KFrank · October 14, 2020, 4:21pm

Howdy Hoody!

If you’re asking whether the assignment:

weights = self.model.module.model.fc[-1].weight

will prevent gradients from flowing back through the assignment
and break backpropagation, the answer is no.

In python, “variables” are references.

self.model.module.model.fc[-1].weight refers to a tensor
in memory somewhere. The above assignment creates a new
reference that refers to the same tensor in memory. No new
tensor is created, nor is any data copied from one place to
another. Performing tensor operations on weights is essentially
identical to performing tensor operations on
self.model.module.model.fc[-1].weight, so backpropagation
will work identically.

To emphasize this point:

wtmp1 = self.model.module.model.fc[-1].weight
wtmp2 = wtmp1
wtmp3 = wtmp2
weights = wtmp3

would be almost equivalent to your assignment, with the only
difference being the three extra (and unnecessary) temporary
references that will be cleaned up when your script exits (or
when an enclosing code block goes out of scope).
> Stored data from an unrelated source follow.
===== src/rtl/writeback_arbiter.sv =====
// Writeback arbiter: merges a single-cycle ALU result stream (source A, strict priority)
// with a FIFO-buffered multi-cycle unit stream (source B) into one registered
// register-file write port.
// Optional feature: define WB_PENDING_EN to build the scoreboard query (q_pending).
module writeback_arbiter #(
  parameter int unsigned DEPTH    = 4,
  parameter int unsigned ZERO_REG = 1
) (
  input  logic                     clk,
  input  logic                     rst,
  input  logic                     a_valid,
  input  logic [4:0]               a_rd,
  input  logic [31:0]              a_data,
  input  logic                     b_valid,
  output logic                     b_ready,
  input  logic [4:0]               b_rd,
  input  logic [31:0]              b_data,
  output logic                     WE,
  output logic [4:0]               A3,
  output logic [31:0]              WD3,
  output logic [$clog2(DEPTH):0]   fifo_count,
  input  logic [4:0]               q_rs,
  output logic                     q_pending
);

  localparam int unsigned PtrW = $clog2(DEPTH);
  localparam int unsigned CntW = PtrW + 1;

  logic [PtrW-1:0] wr_ptr_q, wr_ptr_d;
  logic [PtrW-1:0] rd_ptr_q, rd_ptr_d;
  logic [CntW-1:0] count_q, count_d;
  logic [4:0]      rd_mem_q   [DEPTH];
  logic [31:0]     data_mem_q [DEPTH];

  logic        we_q, we_d;
  logic [4:0]  a3_q, a3_d;
  logic [31:0] wd3_q, wd3_d;

  logic push, pop;

  // Ready only while not full; a same-cycle pop does not free a slot for the push.
  assign b_ready = ~rst & (count_q < CntW'(DEPTH));
  assign push    = b_valid & b_ready;
  // A owns the slot whenever it is valid; B only drains on idle A cycles.
  assign pop     = ~a_valid & (count_q != '0);

  // Select the writer for the next slot and update FIFO bookkeeping.
  always_comb begin
    we_d     = 1'b0;
    a3_d     = a3_q;
    wd3_d    = wd3_q;
    wr_ptr_d = wr_ptr_q;
    rd_ptr_d = rd_ptr_q;
    count_d  = count_q;

    if (a_valid) begin
      a3_d  = a_rd;
      wd3_d = a_data;
      we_d  = !((ZERO_REG != 0) && (a_rd == 5'd0));
    end else if (pop) begin
      a3_d  = rd_mem_q[rd_ptr_q];
      wd3_d = data_mem_q[rd_ptr_q];
      we_d  = !((ZERO_REG != 0) && (rd_mem_q[rd_ptr_q] == 5'd0));
    end

    if (push) wr_ptr_d = wr_ptr_q + 1'b1;
    if (pop)  rd_ptr_d = rd_ptr_q + 1'b1;

    unique case ({push, pop})
      2'b10:   count_d = count_q + 1'b1;
      2'b01:   count_d = count_q - 1'b1;
      default: count_d = count_q;
    endcase
  end

  // State registers; reset empties the FIFO and cancels any in-flight write.
  always_ff @(posedge clk or posedge rst) begin
    if (rst) begin
      we_q     <= 1'b0;
      a3_q     <= '0;
      wd3_q    <= '0;
      wr_ptr_q <= '0;
      rd_ptr_q <= '0;
      count_q  <= '0;
    end else begin
      we_q     <= we_d;
      a3_q     <= a3_d;
      wd3_q    <= wd3_d;
      wr_ptr_q <= wr_ptr_d;
      rd_ptr_q <= rd_ptr_d;
      count_q  <= count_d;
    end
  end

  // FIFO storage; entry validity comes from the pointers and count, so no reset needed.
  always_ff @(posedge clk) begin
    if (push) begin
      rd_mem_q[wr_ptr_q]   <= b_rd;
      data_mem_q[wr_ptr_q] <= b_data;
    end
  end

  assign WE         = we_q;
  assign A3         = a3_q;
  assign WD3        = wd3_q;
  assign fifo_count = count_q;

`ifdef WB_PENDING_EN
  logic            pend;
  logic [PtrW-1:0] offs;

  // Pending if q_rs is targeted by a queued entry, the issuing write or the incoming A result.
  always_comb begin
    pend = 1'b0;
    offs = '0;
    for (int unsigned i = 0; i < DEPTH; i++) begin
      offs = PtrW'(i) - rd_ptr_q;
      if ((CntW'(offs) < count_q) && (rd_mem_q[i] == q_rs)) pend = 1'b1;
    end
    if (we_q && (a3_q == q_rs))     pend = 1'b1;
    if (a_valid && (a_rd == q_rs))  pend = 1'b1;
    if ((ZERO_REG != 0) && (q_rs == 5'd0)) pend = 1'b0;
    if (rst) pend = 1'b0;
  end

  assign q_pending = pend;
`else
  logic unused_q_rs;
  assign unused_q_rs = ^q_rs;
  assign q_pending   = 1'b0;
`endif

endmodule


===== config.mk =====
export PLATFORM = sky130hd
export DESIGN_NAME = writeback_arbiter
export DESIGN_NICKNAME = d
export VERILOG_FILES = /design/src/rtl/writeback_arbiter.sv
export SDC_FILE = /design/constraint.sdc
export NUM_CORES = 1
export LEC_CHECK = 0
export CAP_MARGIN = 15
export CORE_ASPECT_RATIO = 0.6
export CORE_MARGIN = 10
export CORE_UTILIZATION = 45
export DETAILED_ROUTE_END_ITERATION = 7
export PLACE_DENSITY = 0.77
export SETUP_SLACK_MARGIN = 0.1
export SKIP_CTS_REPAIR_TIMING = 1
export SYNTH_ARGS = -nofsm -noshare
export SYNTH_HDL_FRONTEND = slang
export SYNTH_SLANG_ARGS = --single-unit

===== constraint.sdc =====
create_clock -name clk -period 2.5 [get_ports clk]
set_input_delay 0.5 -clock clk [delete_from_list [all_inputs] [get_ports clk]]
set_output_delay 0.5 -clock clk [all_outputs]
set_load 0.005 [all_outputs]

# After elaboration in Yosys (flattened, before gate mapping)
# Memory sizes are Yosys's and may differ from the RTL's.
# Index checks and enable logic that the tools add are counted.
# op_classes
n_addsub	4
n_mul	0
div_mod_pow	0
magnitude_cmp	1
n_eq_ne	2
shifts	0
n_mux	9
n_bitwise	5
n_reduce_logical	7
# ops
cell	count
2-to-1 mux 32 bit	2
zero test 5 bit	2
2-to-1 mux 5 bit	2
case mux 3 bit (2 select lines)	1
adder 2 x 1 -> 2 bit, second input constant	2
2-to-1 mux 1 bit	4
nonzero test 2 bit	2
adder 3 x 1 -> 3 bit, second input constant	1
bitwise AND 1 bit	3
< comparator 3 bit, second input constant	1
nonzero test 3 bit	1
subtractor 3 x 1 -> 3 bit, second input constant	1
equality test 2 x 1 -> 1 bit, second input constant	1
equality test 2 bit, second input constant	1
zero test 1 bit	2
inverter 1 bit	2
# word_totals
register_bits	45
latchBits	0
ram_bits	148
mem_bits_ro	0
out_inout_bits	43
elab_cells	36
memories	2
# memory_table
name	depth	word_bits	read_ports	rd_clocked_by_memory_dff	write_ports	line_no	rtl
data_mem_q	4	32	1	0	1	33	logic [31:0] data_mem_q [DEPTH];
rd_mem_q	4	5	1	0	1	32	logic [4:0] rd_mem_q [DEPTH];

# Longest topological paths before layout
# Gate-level depths: netlist of the first run.
# logic_depth
depth_word	5
ltp_mapped	9
ltp_nobuf	9

# Least setup slack after synthesis of the first run
# No wires, ideal clock.
# synth_timing
kind	input -> register
startpoint	in a_valid
endpoint	reg count_q[2] (netlist: fifo_count[2])
setup_time_ns	0.079
arrival_time_ns	2.219
required_ns	2.421
setup_slack_ns	0.202
path_stages	9
path_buffers	2
path_cell_list	clkbuf_1 buf_2 nor2_1 ha_1 inv_1 fa_1 xor2_1 nor2_1 xor2_1
# synth_via
elab_chain_len	4
word_cells_on_any_way	6
cone_classes	eq/ne (2); mux (1); bitwise (2); reduce/logical (1)
# synth_rtl
item	line_no	rtl
from (decl)	11	input logic a_valid,
inverter 1 bit *	45	assign pop = ~a_valid & (count_q != '0);
bitwise AND 1 bit *	45	
named net pop	39	logic push, pop;
equality test 2 x 1 -> 1 bit / equality test 2 bit (equally long branches)	69	unique case ({push, pop})
case mux 3 bit (2 select lines) / nonzero test 2 bit (equally long branches)	-	
to (signal assigned)	91	count_q <= count_d;
to (decl)	31	logic [CntW-1:0] count_q, count_d;
# Mark *: on every way through the listed nets, which the timed path passes. The rest lies on a longest branch.
# A chain may end at the register's enable or synchronous reset.

# Worst setup path in the final report of the first run
# layout_timing
startpoint	in rst
endpoint	out b_ready
# layout_via
elab_chain_len	2
# layout_rtl
item	line_no	rtl
from (decl)	10	input logic rst,
inverter 1 bit	42	assign b_ready = ~rst & (count_q < CntW'(DEPTH));
bitwise AND 1 bit	42	
to (decl)	15	output logic b_ready,
# No other way between the ends.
If I want to get a weighed similar loss, is the below code based on yours correct?
...
    sim_mat = sim_mat * w_s
    sim_mat = sim_mat - torch.diag(torch.diag(sim_mat))
    max_val = torch.max(sim_mat, dim=1).values

This will do what I believe you want. Each element of sim_mat
will be multiplied by the corresponding element of w_s. This
will potentially change the result of torch.max(), depending on
the specific values involved.

Note, if you set up w_s so that it has zeros along its diagonal, the
multiplication will zero out the diagonal of sim_mat so you can forgo
sim_mat = sim_mat - torch.diag(torch.diag(sim_mat)).

Best.

K. Frank

Hoodythree · October 15, 2020, 3:38am

Thanks for your clear explanation.

I still have an extra question here:

Why my training and validation accuracy curves remained almost the same after I added the sim_loss term like above cc_simB ? (Green is with sim_loss) It’s really wired.